I am following this example to batch insert records into a table but modifying it to fit my specific example as such
sql='INSERT INTO CypressApp_grammatrix (name, row_num, col_num, gram_amount) VALUES {}'.format(', '.join(['(%s, %s, %s, %s)']*len(gram_matrix)),)
#print sql
params=[]
for gram in gram_matrix:
col_num=1
for g in gram:
params.extend([(matrix_name, row_num, col_num, g)])
col_num += 1
row_num += 1
print params
with closing(connection.cursor()) as cursor:
cursor.execute(sql, params)
However, upon doing so, I receive this error
return cursor._last_executed.decode('utf-8')
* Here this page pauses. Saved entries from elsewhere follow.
==> src/rtl/lvl_intc_pkg.sv <==
package lvl_intc_pkg;
  localparam int NUM_SRC   = 64;
  localparam int SRC_W     = $clog2(NUM_SRC);
  localparam int LVL_W     = 3;
  localparam int PRI_W     = 3;
  localparam int KEY_W     = LVL_W + PRI_W;
  localparam int NUM_FIXED = 7;
  localparam int DATA_W    = 32;
  localparam int ADDR_W    = 7;
  localparam int PAGE_W    = ADDR_W - SRC_W;

  localparam logic [PRI_W-1:0]  FIX_PRI     = 3'd4;
  localparam logic [ADDR_W-1:0] ADDR_MASK_LO = 7'h00;
  localparam logic [ADDR_W-1:0] ADDR_MASK_HI = 7'h04;
  localparam logic [PAGE_W-1:0] CTRL_PAGE    = 1'b1;
endpackage

==> src/rtl/lvl_intc_regs.sv <==
module lvl_intc_regs
  import lvl_intc_pkg::*;
(
  input  logic                            clk,
  input  logic                            rst_n,
  input  logic                            wr_i,
  input  logic [ADDR_W-1:0]               addr_i,
  input  logic [DATA_W-1:0]               wdata_i,
  output logic [DATA_W-1:0]               rdata_o,
  output logic [NUM_SRC-1:0]              mask_o,
  output logic                            mask_all_o,
  output logic [NUM_SRC-1:0][KEY_W-1:0]   key_o
);
  logic [DATA_W-1:0] mask_lo_q, mask_lo_d;
  logic [DATA_W-1:0] mask_hi_q, mask_hi_d;
  logic              mask_lo_en, mask_hi_en;
  logic              ctrl_hit;

  assign ctrl_hit = (addr_i[ADDR_W-1:SRC_W] == CTRL_PAGE);

  // next state for the mask words
  always_comb begin
    mask_lo_en = wr_i && (addr_i == ADDR_MASK_LO);
    mask_hi_en = wr_i && (addr_i == ADDR_MASK_HI);
    mask_lo_d  = wdata_i;
    mask_hi_d  = wdata_i;
  end

  always_ff @(posedge clk or negedge rst_n) begin
    if (!rst_n) begin
      mask_lo_q <= '1;
    end else if (mask_lo_en) begin
      mask_lo_q <= mask_lo_d;
    end
  end

  always_ff @(posedge clk or negedge rst_n) begin
    if (!rst_n) begin
      mask_hi_q <= '1;
    end else if (mask_hi_en) begin
      mask_hi_q <= mask_hi_d;
    end
  end

  assign mask_o     = {mask_hi_q, mask_lo_q};
  assign mask_all_o = mask_lo_q[0];

  // per-source control bytes: none for slot 0, hard-wired for the external lines
  genvar gi;
  generate
    for (gi = 0; gi < NUM_SRC; gi++) begin : g_ctrl
      if (gi == 0) begin : g_none
        assign key_o[gi] = '0;
      end else if (gi <= NUM_FIXED) begin : g_fixed
        assign key_o[gi] = {LVL_W'(gi), FIX_PRI};
      end else begin : g_prog
        logic             ctrl_en;
        logic [KEY_W-1:0] ctrl_d, ctrl_q;
        always_comb begin
          ctrl_en = wr_i && ctrl_hit && (addr_i[SRC_W-1:0] == SRC_W'(gi));
          ctrl_d  = wdata_i[KEY_W-1:0];
        end
        always_ff @(posedge clk or negedge rst_n) begin
          if (!rst_n) begin
            ctrl_q <= '0;
          end else if (ctrl_en) begin
            ctrl_q <= ctrl_d;
          end
        end
        assign key_o[gi] = ctrl_q;
      end
    end
  endgenerate

  // read mux
  always_comb begin
    rdata_o = '0;
    if (ctrl_hit) begin
      rdata_o = {{(DATA_W-KEY_W){1'b0}}, key_o[addr_i[SRC_W-1:0]]};
    end else if (addr_i == ADDR_MASK_LO) begin
      rdata_o = mask_lo_q;
    end else if (addr_i == ADDR_MASK_HI) begin
      rdata_o = mask_hi_q;
    end
  end
endmodule

==> src/rtl/lvl_intc_pend.sv <==
module lvl_intc_pend
  import lvl_intc_pkg::*;
(
  input  logic               clk,
  input  logic               rst_n,
  input  logic [NUM_SRC-1:0] src_i,
  input  logic [NUM_SRC-1:0] mask_i,
  input  logic               mask_all_i,
  output logic [NUM_SRC-1:0] pend_o,
  output logic [NUM_SRC-1:0] act_o
);
  logic [NUM_SRC-1:0] pend_d, pend_q;

  // slot 0 is not a source
  always_comb begin
    pend_d    = src_i;
    pend_d[0] = 1'b0;
  end

  always_ff @(posedge clk or negedge rst_n) begin
    if (!rst_n) begin
      pend_q <= '0;
    end else begin
      pend_q <= pend_d;
    end
  end

  assign pend_o = pend_q;
  assign act_o  = pend_q & ~mask_i & {NUM_SRC{~mask_all_i}};
endmodule
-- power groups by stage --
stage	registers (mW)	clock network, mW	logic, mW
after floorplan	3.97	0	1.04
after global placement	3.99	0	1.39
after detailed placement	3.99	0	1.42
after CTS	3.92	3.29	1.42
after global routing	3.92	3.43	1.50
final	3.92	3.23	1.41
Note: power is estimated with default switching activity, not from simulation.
File "/usr/local/lib/python2.7/dist-packages/django/db/backends/mysql/base.py", line 150, in __getattr__
return getattr(self.cursor, attr)
AttributeError: 'Cursor' object has no attribute '_last_executed'
I would like to know why I received this error and what I can do to fix it, although I feel the problem could be with this code that works with MySQL that I did not write
def last_executed_query(self, cursor, sql, params):
# With MySQLdb, cursor objects have an (undocumented) "_last_executed"
# attribute where the exact query sent to the database is saved.
# See MySQLdb/cursors.py in the source distribution.
return cursor._last_executed.decode('utf-8')
So I don't know if I simply have an old copy of MySQLdb or what, but the problem appear to be with cursors.py
. The only spot in that file where you can find _last_executed
is here
def _do_query(self, q):
db = self._get_db()
self._last_executed = q
db.query(q)
self._do_get_result()
return self.rowcount
However, the __init__
does not set up this variable as an instance attribute. It's missing completely. So I took the liberty of adding it myself and initializing it to some query string. I assumed any would do, so I just added
class BaseCursor(object):
"""A base for Cursor classes. Useful attributes:
description
A tuple of DB API 7-tuples describing the columns in
the last executed query; see PEP-249 for details.
description_flags
Tuple of column flags for last query, one entry per column
in the result set. Values correspond to those in
MySQLdb.constants.FLAG. See MySQL documentation (C API)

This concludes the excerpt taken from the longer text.